Check every line of the material for the word "holdPathEnd". Copy those that have it.
'''
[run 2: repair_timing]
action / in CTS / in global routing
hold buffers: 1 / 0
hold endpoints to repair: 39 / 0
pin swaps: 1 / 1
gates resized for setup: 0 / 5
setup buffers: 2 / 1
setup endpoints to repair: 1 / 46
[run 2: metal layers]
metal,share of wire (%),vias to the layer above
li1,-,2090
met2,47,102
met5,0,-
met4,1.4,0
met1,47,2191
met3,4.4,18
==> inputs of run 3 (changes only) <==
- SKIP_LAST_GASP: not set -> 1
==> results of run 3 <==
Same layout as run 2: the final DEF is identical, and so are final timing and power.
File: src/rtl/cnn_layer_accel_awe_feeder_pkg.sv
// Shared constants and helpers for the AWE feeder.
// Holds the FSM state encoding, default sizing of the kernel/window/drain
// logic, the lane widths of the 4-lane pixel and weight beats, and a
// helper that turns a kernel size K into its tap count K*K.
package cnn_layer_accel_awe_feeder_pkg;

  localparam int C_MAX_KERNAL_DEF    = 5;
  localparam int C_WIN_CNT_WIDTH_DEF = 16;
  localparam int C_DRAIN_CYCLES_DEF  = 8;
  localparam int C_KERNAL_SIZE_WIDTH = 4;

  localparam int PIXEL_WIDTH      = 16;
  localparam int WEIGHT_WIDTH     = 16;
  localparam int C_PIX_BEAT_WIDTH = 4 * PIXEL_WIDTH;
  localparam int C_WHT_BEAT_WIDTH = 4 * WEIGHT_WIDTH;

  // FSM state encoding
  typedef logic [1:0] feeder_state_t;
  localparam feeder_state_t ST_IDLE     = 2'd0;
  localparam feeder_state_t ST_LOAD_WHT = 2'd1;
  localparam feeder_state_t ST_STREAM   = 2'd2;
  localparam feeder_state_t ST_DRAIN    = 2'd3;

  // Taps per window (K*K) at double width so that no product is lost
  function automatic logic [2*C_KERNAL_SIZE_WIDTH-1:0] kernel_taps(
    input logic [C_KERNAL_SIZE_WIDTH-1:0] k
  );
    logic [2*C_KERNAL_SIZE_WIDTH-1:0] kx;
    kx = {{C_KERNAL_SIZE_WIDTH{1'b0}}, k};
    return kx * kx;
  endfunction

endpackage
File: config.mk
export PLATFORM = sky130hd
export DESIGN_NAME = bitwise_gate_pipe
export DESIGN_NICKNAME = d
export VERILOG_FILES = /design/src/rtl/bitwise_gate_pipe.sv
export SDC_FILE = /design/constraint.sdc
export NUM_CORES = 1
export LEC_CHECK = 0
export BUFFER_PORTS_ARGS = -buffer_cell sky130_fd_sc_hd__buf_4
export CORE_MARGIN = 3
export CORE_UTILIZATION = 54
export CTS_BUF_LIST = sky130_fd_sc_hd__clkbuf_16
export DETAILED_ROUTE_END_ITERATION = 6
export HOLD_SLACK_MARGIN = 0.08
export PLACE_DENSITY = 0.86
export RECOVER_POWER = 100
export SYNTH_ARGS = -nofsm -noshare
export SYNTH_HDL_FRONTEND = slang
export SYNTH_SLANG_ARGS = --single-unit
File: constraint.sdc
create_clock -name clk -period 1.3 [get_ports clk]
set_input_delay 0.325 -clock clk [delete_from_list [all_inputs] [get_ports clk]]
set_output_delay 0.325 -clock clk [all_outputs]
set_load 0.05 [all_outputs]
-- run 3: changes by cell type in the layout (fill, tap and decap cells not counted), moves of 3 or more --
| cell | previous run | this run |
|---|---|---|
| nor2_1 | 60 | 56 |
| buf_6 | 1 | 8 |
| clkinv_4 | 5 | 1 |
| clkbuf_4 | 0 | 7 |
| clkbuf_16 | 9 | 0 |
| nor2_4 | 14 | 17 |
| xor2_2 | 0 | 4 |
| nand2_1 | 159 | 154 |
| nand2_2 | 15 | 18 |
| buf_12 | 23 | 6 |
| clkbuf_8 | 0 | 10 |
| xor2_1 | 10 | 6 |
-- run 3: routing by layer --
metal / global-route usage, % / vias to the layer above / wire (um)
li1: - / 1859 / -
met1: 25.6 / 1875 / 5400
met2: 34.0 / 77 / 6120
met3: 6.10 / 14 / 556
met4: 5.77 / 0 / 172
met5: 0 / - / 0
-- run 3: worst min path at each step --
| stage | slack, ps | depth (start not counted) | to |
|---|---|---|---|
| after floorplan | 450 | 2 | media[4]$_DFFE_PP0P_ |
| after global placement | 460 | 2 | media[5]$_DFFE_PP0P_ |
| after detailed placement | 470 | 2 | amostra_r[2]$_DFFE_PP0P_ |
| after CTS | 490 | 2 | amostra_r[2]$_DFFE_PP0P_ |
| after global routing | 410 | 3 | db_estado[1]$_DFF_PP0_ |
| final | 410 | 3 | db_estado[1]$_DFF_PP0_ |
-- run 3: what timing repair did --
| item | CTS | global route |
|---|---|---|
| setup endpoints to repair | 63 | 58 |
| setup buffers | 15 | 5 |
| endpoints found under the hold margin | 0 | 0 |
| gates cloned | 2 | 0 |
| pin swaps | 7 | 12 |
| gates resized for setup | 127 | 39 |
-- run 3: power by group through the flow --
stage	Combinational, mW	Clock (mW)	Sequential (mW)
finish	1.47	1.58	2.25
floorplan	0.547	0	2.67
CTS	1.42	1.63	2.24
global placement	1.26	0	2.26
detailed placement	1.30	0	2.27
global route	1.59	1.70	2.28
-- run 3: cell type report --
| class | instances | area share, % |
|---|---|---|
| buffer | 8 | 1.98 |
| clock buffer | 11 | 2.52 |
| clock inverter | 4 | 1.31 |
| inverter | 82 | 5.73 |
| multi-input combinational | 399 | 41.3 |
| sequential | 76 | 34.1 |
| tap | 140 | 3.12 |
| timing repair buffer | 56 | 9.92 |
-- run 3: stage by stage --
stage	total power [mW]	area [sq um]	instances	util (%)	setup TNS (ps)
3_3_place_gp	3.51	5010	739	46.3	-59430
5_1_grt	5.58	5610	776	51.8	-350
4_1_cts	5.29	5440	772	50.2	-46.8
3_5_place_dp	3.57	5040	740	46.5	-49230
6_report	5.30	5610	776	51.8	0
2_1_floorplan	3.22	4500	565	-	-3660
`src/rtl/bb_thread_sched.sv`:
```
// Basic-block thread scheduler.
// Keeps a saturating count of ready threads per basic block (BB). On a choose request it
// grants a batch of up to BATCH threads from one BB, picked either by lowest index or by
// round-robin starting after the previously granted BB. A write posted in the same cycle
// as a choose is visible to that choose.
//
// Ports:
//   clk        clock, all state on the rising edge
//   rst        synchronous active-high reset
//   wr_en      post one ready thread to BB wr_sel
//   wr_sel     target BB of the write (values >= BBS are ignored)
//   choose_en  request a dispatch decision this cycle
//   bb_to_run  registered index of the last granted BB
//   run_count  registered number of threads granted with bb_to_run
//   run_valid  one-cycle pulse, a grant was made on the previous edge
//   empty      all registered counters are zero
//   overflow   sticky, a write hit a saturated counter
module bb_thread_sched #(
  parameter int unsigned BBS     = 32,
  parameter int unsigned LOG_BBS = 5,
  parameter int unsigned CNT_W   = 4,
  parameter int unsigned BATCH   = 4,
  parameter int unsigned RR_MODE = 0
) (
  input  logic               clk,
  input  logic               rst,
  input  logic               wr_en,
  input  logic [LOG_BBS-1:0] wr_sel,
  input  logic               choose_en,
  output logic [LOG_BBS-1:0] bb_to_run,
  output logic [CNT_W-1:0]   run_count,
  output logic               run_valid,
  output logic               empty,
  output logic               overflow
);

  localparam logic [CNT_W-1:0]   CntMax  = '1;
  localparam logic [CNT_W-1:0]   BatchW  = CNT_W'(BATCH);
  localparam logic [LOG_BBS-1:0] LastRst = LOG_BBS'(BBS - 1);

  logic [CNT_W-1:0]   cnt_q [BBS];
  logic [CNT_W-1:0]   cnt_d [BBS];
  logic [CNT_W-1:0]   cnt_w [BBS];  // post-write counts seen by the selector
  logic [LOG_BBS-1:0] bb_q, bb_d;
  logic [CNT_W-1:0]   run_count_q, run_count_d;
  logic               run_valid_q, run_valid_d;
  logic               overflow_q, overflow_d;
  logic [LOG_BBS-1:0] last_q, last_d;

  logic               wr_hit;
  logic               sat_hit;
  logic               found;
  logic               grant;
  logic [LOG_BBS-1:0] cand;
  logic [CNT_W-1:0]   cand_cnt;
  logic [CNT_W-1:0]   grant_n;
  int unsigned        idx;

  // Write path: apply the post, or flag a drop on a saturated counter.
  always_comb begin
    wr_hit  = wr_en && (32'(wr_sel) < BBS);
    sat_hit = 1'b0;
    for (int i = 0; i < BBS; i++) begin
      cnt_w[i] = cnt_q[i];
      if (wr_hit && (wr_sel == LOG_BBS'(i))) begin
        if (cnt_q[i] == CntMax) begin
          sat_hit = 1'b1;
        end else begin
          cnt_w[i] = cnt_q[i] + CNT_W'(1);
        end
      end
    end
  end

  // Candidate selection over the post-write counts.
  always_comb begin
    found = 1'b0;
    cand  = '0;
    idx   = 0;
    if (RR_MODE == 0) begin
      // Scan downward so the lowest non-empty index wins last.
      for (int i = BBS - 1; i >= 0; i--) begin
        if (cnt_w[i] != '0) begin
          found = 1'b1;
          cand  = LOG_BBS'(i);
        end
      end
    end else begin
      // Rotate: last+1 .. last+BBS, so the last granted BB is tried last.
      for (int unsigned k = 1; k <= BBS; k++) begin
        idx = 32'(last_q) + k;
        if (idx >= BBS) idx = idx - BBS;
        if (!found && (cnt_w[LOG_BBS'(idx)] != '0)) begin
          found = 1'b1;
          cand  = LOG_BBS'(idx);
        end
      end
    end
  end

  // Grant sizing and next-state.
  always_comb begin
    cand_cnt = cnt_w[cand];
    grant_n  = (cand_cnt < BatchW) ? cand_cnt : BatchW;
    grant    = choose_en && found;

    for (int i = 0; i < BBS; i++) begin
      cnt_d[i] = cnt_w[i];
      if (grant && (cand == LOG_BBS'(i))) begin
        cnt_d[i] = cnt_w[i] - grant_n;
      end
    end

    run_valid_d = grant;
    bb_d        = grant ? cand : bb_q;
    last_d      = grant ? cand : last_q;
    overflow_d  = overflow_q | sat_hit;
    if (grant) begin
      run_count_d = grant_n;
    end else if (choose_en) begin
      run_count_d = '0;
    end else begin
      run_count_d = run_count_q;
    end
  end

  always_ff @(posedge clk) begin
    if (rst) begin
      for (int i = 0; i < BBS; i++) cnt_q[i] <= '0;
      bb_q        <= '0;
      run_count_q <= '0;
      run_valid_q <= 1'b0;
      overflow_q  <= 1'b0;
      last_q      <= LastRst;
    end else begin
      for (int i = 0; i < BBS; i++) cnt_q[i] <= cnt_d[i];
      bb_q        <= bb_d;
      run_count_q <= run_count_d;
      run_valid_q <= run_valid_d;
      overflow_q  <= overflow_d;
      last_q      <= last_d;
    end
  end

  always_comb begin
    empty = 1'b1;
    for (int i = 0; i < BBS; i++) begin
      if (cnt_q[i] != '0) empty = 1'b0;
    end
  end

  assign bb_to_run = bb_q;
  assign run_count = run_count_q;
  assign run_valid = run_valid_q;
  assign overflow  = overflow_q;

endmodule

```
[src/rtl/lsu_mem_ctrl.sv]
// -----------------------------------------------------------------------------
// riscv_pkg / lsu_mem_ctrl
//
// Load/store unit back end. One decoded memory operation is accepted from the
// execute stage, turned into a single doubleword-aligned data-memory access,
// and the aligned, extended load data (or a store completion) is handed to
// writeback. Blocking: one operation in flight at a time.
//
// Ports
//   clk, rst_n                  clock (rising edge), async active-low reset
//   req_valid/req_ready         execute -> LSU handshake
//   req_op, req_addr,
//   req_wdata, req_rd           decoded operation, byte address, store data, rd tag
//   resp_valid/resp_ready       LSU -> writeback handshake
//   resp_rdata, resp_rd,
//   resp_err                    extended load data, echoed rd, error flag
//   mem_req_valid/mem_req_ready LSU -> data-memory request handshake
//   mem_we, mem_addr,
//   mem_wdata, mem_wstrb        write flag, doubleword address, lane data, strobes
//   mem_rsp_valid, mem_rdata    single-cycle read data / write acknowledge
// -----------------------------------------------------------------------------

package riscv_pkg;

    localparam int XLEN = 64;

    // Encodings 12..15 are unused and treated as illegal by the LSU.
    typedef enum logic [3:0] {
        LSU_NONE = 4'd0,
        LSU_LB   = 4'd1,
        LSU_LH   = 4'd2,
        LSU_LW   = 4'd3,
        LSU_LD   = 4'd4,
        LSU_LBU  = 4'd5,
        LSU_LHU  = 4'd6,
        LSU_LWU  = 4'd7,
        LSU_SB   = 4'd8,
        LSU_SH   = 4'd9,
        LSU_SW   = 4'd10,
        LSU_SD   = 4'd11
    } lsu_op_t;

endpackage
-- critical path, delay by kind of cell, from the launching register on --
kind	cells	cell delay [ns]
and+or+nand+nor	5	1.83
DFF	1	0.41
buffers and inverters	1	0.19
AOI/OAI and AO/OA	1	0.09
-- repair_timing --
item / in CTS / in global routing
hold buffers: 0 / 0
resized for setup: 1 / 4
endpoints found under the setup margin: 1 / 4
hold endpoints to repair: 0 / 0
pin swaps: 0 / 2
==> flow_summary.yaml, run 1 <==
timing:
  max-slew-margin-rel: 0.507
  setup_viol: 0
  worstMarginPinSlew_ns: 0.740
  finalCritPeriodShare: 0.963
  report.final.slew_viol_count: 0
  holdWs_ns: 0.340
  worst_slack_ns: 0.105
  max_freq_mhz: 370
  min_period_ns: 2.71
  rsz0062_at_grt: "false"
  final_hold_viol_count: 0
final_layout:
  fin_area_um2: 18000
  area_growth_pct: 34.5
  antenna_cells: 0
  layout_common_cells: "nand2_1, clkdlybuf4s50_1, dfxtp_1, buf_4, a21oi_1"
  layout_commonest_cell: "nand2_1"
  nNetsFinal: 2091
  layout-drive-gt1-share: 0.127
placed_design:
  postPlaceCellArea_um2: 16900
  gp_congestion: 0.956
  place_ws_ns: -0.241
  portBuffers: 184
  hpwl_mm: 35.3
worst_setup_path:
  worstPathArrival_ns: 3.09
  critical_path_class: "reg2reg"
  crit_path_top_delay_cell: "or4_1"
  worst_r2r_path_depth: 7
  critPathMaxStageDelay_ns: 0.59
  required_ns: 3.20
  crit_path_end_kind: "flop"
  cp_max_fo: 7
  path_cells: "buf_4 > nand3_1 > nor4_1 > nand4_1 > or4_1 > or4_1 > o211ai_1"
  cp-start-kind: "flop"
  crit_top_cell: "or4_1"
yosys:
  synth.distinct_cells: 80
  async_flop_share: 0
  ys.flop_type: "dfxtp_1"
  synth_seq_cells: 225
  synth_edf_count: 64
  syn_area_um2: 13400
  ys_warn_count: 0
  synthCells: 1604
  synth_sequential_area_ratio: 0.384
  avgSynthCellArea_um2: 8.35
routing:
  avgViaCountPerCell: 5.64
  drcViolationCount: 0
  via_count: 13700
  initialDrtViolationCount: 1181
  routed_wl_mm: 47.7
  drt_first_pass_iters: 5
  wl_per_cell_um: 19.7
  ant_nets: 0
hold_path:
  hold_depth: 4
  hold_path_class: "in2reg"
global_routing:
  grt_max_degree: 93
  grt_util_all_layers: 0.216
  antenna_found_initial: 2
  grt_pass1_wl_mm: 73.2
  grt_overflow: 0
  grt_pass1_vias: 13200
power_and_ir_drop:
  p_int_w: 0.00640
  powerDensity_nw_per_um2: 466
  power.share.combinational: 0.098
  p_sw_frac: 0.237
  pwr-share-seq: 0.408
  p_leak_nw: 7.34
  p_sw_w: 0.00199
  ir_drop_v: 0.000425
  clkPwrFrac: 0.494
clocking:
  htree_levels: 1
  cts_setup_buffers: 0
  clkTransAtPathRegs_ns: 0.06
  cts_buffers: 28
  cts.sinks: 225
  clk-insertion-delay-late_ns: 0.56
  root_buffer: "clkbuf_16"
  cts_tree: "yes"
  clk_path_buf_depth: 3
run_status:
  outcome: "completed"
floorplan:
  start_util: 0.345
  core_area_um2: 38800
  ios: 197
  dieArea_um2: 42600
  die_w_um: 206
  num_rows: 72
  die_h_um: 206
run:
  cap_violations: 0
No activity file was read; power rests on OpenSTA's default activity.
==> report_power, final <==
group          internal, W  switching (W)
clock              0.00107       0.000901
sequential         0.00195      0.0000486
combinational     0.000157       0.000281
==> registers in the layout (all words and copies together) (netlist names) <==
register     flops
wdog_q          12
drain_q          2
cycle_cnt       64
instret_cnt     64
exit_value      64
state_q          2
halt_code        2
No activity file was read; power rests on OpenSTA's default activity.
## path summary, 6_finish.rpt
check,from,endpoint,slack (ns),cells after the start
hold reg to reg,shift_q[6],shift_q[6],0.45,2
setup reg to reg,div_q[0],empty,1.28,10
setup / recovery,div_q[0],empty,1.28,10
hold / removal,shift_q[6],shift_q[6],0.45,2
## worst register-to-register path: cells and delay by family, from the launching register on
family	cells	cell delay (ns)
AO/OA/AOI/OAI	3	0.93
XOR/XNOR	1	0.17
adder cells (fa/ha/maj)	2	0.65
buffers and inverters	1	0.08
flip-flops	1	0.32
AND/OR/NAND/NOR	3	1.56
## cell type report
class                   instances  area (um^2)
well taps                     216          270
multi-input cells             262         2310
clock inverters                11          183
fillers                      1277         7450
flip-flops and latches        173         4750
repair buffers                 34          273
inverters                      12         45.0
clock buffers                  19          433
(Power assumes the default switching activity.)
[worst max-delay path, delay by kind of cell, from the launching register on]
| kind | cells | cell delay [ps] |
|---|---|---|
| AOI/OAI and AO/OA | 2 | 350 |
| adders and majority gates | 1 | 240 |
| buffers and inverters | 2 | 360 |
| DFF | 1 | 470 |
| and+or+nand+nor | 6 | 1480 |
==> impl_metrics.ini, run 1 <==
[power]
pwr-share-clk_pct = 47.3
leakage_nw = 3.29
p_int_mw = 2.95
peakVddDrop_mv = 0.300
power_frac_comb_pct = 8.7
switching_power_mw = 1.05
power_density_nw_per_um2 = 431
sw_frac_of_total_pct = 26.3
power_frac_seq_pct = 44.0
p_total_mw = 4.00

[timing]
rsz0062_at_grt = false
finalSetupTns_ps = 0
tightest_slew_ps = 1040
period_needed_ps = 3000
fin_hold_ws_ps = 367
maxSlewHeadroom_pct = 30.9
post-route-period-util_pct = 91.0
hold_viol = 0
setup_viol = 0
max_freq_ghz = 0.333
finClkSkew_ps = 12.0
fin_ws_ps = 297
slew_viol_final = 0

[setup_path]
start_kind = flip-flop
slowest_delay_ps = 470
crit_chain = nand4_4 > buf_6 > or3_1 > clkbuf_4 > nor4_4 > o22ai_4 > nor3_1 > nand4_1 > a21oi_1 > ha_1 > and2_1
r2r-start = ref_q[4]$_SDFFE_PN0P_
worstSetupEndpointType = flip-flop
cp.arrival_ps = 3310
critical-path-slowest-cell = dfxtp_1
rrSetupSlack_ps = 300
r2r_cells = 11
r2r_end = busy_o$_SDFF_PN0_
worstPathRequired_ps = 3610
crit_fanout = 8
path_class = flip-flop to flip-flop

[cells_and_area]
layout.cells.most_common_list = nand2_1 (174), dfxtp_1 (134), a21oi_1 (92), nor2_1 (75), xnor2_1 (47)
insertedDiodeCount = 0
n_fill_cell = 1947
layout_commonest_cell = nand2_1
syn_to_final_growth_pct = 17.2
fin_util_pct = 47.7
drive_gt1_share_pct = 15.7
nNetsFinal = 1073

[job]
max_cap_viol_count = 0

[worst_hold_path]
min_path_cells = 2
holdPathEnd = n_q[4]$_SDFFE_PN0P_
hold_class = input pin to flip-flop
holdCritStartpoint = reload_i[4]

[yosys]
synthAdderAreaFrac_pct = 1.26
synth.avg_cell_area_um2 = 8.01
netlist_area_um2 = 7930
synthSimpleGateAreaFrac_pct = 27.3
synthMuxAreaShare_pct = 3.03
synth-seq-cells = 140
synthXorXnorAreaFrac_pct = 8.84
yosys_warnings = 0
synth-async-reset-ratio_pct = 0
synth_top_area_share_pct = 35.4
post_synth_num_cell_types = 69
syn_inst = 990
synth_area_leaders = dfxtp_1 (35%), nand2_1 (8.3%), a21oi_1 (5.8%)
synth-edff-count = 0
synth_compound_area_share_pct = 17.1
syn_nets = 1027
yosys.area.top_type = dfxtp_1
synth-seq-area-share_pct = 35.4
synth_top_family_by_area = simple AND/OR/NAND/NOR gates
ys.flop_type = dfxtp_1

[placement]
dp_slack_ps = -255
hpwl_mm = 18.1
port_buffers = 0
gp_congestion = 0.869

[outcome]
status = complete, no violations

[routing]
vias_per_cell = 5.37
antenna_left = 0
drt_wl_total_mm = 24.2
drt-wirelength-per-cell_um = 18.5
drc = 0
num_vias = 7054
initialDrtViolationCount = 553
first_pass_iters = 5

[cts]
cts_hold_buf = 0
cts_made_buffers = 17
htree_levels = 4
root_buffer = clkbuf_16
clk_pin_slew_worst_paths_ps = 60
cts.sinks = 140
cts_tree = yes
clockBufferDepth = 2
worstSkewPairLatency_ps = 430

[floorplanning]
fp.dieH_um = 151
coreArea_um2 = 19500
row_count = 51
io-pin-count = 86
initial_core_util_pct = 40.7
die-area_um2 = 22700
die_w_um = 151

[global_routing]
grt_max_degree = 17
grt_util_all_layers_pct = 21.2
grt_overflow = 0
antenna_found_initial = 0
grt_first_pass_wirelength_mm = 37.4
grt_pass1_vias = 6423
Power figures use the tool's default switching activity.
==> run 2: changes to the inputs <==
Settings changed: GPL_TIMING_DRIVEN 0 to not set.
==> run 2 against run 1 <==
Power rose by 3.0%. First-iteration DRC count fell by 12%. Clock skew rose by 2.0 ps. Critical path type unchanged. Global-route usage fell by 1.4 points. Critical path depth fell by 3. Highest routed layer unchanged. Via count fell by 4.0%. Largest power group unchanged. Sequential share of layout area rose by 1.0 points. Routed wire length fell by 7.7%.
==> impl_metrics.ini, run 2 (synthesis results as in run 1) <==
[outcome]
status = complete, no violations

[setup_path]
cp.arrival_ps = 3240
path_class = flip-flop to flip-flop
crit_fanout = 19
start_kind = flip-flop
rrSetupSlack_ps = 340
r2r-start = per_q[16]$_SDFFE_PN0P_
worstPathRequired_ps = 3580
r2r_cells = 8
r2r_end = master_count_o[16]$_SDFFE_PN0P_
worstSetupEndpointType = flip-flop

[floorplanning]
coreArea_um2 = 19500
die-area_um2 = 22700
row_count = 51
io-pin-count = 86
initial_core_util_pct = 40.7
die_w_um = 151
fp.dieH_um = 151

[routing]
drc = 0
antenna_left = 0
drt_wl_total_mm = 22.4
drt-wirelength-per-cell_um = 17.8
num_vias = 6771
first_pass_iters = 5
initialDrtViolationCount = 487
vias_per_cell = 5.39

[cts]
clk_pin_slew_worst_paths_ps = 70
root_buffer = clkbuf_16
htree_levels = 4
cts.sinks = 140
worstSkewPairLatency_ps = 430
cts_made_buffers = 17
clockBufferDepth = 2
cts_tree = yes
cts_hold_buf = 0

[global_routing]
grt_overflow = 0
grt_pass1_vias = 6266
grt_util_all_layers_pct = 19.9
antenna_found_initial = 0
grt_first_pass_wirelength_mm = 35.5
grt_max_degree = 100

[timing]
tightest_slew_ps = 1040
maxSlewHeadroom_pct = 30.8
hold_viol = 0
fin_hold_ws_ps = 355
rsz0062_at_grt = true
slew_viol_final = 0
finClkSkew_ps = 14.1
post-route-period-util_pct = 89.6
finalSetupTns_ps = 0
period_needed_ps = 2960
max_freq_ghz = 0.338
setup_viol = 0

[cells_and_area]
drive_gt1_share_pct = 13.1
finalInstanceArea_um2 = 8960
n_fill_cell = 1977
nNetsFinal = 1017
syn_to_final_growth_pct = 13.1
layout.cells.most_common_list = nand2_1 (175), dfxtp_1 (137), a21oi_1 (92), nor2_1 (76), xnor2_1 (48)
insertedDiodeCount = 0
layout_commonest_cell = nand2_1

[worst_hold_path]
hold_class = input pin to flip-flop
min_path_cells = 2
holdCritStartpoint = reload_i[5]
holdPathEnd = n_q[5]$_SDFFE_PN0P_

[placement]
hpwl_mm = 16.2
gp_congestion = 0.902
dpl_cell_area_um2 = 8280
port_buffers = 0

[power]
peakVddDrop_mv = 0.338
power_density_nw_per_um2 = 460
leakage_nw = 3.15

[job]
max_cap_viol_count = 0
'''
== Output ==
holdPathEnd = n_q[4]$_SDFFE_PN0P_
holdPathEnd = n_q[5]$_SDFFE_PN0P_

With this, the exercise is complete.